Due to the increased popularity and use of the World Wide Web, web users and their computing systems have become more exposed to cyber attacks. Malicious Uniform Resource Locators (URLs) are widely used in the computing industry to perform cyber attacks on web users and their computing systems. Malicious URLs include phishing URLs, spamming URLs and malware URLs.
Phishing typically involves sending an email intended to deceive a recipient into clicking on a malicious URL that links to an illegitimate web page, instead of an authentic web page. Spamming may involve sending or providing users with unsolicited information via a malicious URL which has been configured to manipulate the relevance or prominence of resources indexed by a search engine. Malware typically involves using a malicious URL to secretly access and infect a computing system without the owner's informed consent or knowledge.
The detection of malicious URLs limits web-based attacks by preventing web users from visiting malicious URLs or warning web users prior to accessing content located at a malicious URL. Thus, malicious URL detection protects computing system hardware/software from computer viruses, prevents execution of malicious or unwanted software, and helps avoid accessing malicious URLs web users do not want to visit.

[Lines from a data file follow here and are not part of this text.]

**src/rtl/alu_pipe.sv**
```systemverilog
// ---------------------------------------------------------------------------
// alu_pipe -- two-stage pipelined ALU with valid/ready handshaking.
//
// Stage S1 captures an accepted operation (operands + opcode). The ALU
// evaluates combinationally from S1. Stage S2 holds the registered result
// and flags presented to the consumer. The pipeline runs at one operation
// per cycle and stalls cleanly under output backpressure.
//
// Parameters
//   WIDTH     operand/result width (4..32)
//   SHW       shift-amount field width, derived from WIDTH (do not override)
//
// Ports
//   clk        in   rising-edge clock
//   rst        in   asynchronous active-high reset
//   in_valid   in   operation presented
//   in_ready   out  operation accepted when in_valid & in_ready at clk edge
//   a, b       in   operands [WIDTH-1:0]
//   opcode     in   000 ADD, 001 SUB, 010 AND, 011 OR, 100 XOR, 101 NOT a,
//                   110 SHL a by b[SHW-1:0], 111 SHR (logical) a by b[SHW-1:0]
//   out_valid  out  result presented
//   out_ready  in   result consumed when out_valid & out_ready at clk edge
//   result     out  registered result [WIDTH-1:0]
//   flags      out  registered {carry, zero, negative, overflow}
//
// Build option
//   ALU_PIPE_SAT_EN  when defined, ADD clamps to all-ones on carry-out and
//                    SUB clamps to zero on borrow; carry/overflow still
//                    report the unclamped condition.
// ---------------------------------------------------------------------------
module alu_pipe #(
    parameter int WIDTH = 8,
    parameter int SHW   = $clog2(WIDTH)
) (
    input  logic             clk,
    input  logic             rst,
    input  logic             in_valid,
    output logic             in_ready,
    input  logic [WIDTH-1:0] a,
    input  logic [WIDTH-1:0] b,
    input  logic [2:0]       opcode,
    output logic             out_valid,
    input  logic             out_ready,
    output logic [WIDTH-1:0] result,
    output logic [3:0]       flags
);

    typedef enum logic [2:0] {
        OP_ADD = 3'b000,
        OP_SUB = 3'b001,
        OP_AND = 3'b010,
        OP_OR  = 3'b011,
        OP_XOR = 3'b100,
        OP_NOT = 3'b101,
        OP_SHL = 3'b110,
        OP_SHR = 3'b111
    } op_e;

    // Stage S1: accepted operation
    logic             r_s1_valid;
    logic [WIDTH-1:0] r_s1_a;
    logic [WIDTH-1:0] r_s1_b;
    op_e              r_s1_op;

    // Stage S2: result presented downstream
    logic             r_s2_valid;
    logic [WIDTH-1:0] r_result;
    logic [3:0]       r_flags;

    // Handshake
    logic             w_advance;
    logic             w_in_ready;

    // ALU datapath
    logic [SHW-1:0]   w_sh;
    logic [WIDTH:0]   w_sum;
    logic [WIDTH:0]   w_diff;
    logic [WIDTH:0]   w_shl;
    logic [WIDTH:0]   w_shr;
    logic [WIDTH-1:0] w_alu_res;
    logic             w_carry;
    logic             w_ovf;
    logic             w_zero;
    logic             w_neg;
    logic [3:0]       w_alu_flags;

    // S2 can take a new value when it is empty or its content leaves this
    // cycle; S1 can take a new op when it is empty or it moves into S2.
    assign w_advance  = !r_s2_valid || out_ready;
    assign w_in_ready = !r_s1_valid || w_advance;

    // Extra MSB on add/sub captures carry/borrow. For shifts, the extra bit
    // sits on the side bits leave from, so it ends up holding the last bit
    // shifted out (and 0 when the amount is 0).
    assign w_sh   = r_s1_b[SHW-1:0];
    assign w_sum  = {1'b0, r_s1_a} + {1'b0, r_s1_b};
    assign w_diff = {1'b0, r_s1_a} - {1'b0, r_s1_b};
    assign w_shl  = {1'b0, r_s1_a} << w_sh;
    assign w_shr  = {r_s1_a, 1'b0} >> w_sh;

    always_comb begin
        // NOTE: every output of this block gets a default first so that no
        // path through the case statement can infer a latch.
        w_alu_res = '0;
        w_carry   = 1'b0;
        w_ovf     = 1'b0;
        unique case (r_s1_op)
            OP_ADD: begin
                w_alu_res = w_sum[WIDTH-1:0];
                w_carry   = w_sum[WIDTH];
                // Same-sign operands producing an opposite-sign sum
                w_ovf     = (r_s1_a[WIDTH-1] == r_s1_b[WIDTH-1]) &&
                            (w_sum[WIDTH-1] != r_s1_a[WIDTH-1]);
`ifdef ALU_PIPE_SAT_EN
                if (w_sum[WIDTH]) w_alu_res = '1;
`endif
            end
            OP_SUB: begin
                w_alu_res = w_diff[WIDTH-1:0];
                w_carry   = w_diff[WIDTH];   // borrow: a < b unsigned
                // Opposite-sign operands producing a difference whose sign
                // differs from the minuend
                w_ovf     = (r_s1_a[WIDTH-1] != r_s1_b[WIDTH-1]) &&
                            (w_diff[WIDTH-1] != r_s1_a[WIDTH-1]);
`ifdef ALU_PIPE_SAT_EN
                if (w_diff[WIDTH]) w_alu_res = '0;
`endif
            end
            OP_AND: w_alu_res = r_s1_a & r_s1_b;
            OP_OR:  w_alu_res = r_s1_a | r_s1_b;
            OP_XOR: w_alu_res = r_s1_a ^ r_s1_b;
            OP_NOT: w_alu_res = ~r_s1_a;
            OP_SHL: begin
                w_alu_res = w_shl[WIDTH-1:0];
                w_carry   = w_shl[WIDTH];
            end
            OP_SHR: begin
                w_alu_res = w_shr[WIDTH:1];
                w_carry   = w_shr[0];
            end
            default: begin
                w_alu_res = '0;
                w_carry   = 1'b0;
                w_ovf     = 1'b0;
            end
        endcase
    end

    // Zero and negative follow the final (possibly clamped) result
    assign w_zero      = (w_alu_res == '0);
    assign w_neg       = w_alu_res[WIDTH-1];
    assign w_alu_flags = {w_carry, w_zero, w_neg, w_ovf};

    // Control state and the visible outputs are reset
    always_ff @(posedge clk or posedge rst) begin
        if (rst) begin
            r_s1_valid <= 1'b0;
            r_s2_valid <= 1'b0;
            r_result   <= '0;
            r_flags    <= '0;
        end else begin
            // NOTE: non-blocking assignments keep every register sampling
            // pre-edge values, so the simultaneous S1 refill and S1->S2
            // move below neither drop nor duplicate an op.
            if (w_in_ready) begin
                r_s1_valid <= in_valid;
            end
            if (w_advance) begin
                r_s2_valid <= r_s1_valid;
                if (r_s1_valid) begin
                    r_result <= w_alu_res;
                    r_flags  <= w_alu_flags;
                end
            end
        end
    end

    // NOTE: S1 operand/opcode registers carry no reset; they are only ever
    // observed through r_s1_valid, which is reset above.
    always_ff @(posedge clk) begin
        if (w_in_ready && in_valid) begin
            r_s1_a  <= a;
            r_s1_b  <= b;
            r_s1_op <= op_e'(opcode);
        end
    end

    assign in_ready  = w_in_ready;
    assign out_valid = r_s2_valid;
    assign result    = r_result;
    assign flags     = r_flags;

endmodule

```
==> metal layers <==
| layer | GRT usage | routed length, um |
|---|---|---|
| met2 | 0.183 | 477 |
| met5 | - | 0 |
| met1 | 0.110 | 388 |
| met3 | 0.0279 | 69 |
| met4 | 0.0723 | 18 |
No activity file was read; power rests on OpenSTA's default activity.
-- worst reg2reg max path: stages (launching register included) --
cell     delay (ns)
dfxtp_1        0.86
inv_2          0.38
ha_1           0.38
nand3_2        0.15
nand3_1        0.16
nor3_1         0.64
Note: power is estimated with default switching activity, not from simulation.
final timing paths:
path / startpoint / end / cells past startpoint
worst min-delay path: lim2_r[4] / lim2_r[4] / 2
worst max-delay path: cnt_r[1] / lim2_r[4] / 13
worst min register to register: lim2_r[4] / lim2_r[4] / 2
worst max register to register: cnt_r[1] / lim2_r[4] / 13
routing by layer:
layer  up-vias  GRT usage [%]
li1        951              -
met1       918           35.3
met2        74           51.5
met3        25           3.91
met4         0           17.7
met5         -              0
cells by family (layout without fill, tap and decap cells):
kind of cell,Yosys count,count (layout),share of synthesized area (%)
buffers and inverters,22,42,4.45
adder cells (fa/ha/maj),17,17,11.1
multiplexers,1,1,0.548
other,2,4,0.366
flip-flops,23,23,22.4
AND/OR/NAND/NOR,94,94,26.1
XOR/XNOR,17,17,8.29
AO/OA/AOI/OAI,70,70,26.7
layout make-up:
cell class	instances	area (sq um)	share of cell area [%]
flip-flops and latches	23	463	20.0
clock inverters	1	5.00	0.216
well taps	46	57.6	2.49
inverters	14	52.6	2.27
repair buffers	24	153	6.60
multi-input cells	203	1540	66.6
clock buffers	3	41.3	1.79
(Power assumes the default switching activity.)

Conventional systems employ various sources (e.g., human feedback) to build a blacklist, which is a set list of known malicious URLs. Blacklisting identifies a malicious URL via matching a received URL with a URL on the blacklist. Although blacklisting is an effective means for identifying a known malicious URL, blacklisting cannot detect unknown malicious URLs. Therefore, it is easy for cyber attackers to evade conventional blacklisting systems by continuously modifying the manner in which malicious URLs are configured, thereby finding new approaches to attack web users, web browsers, search engines and the like.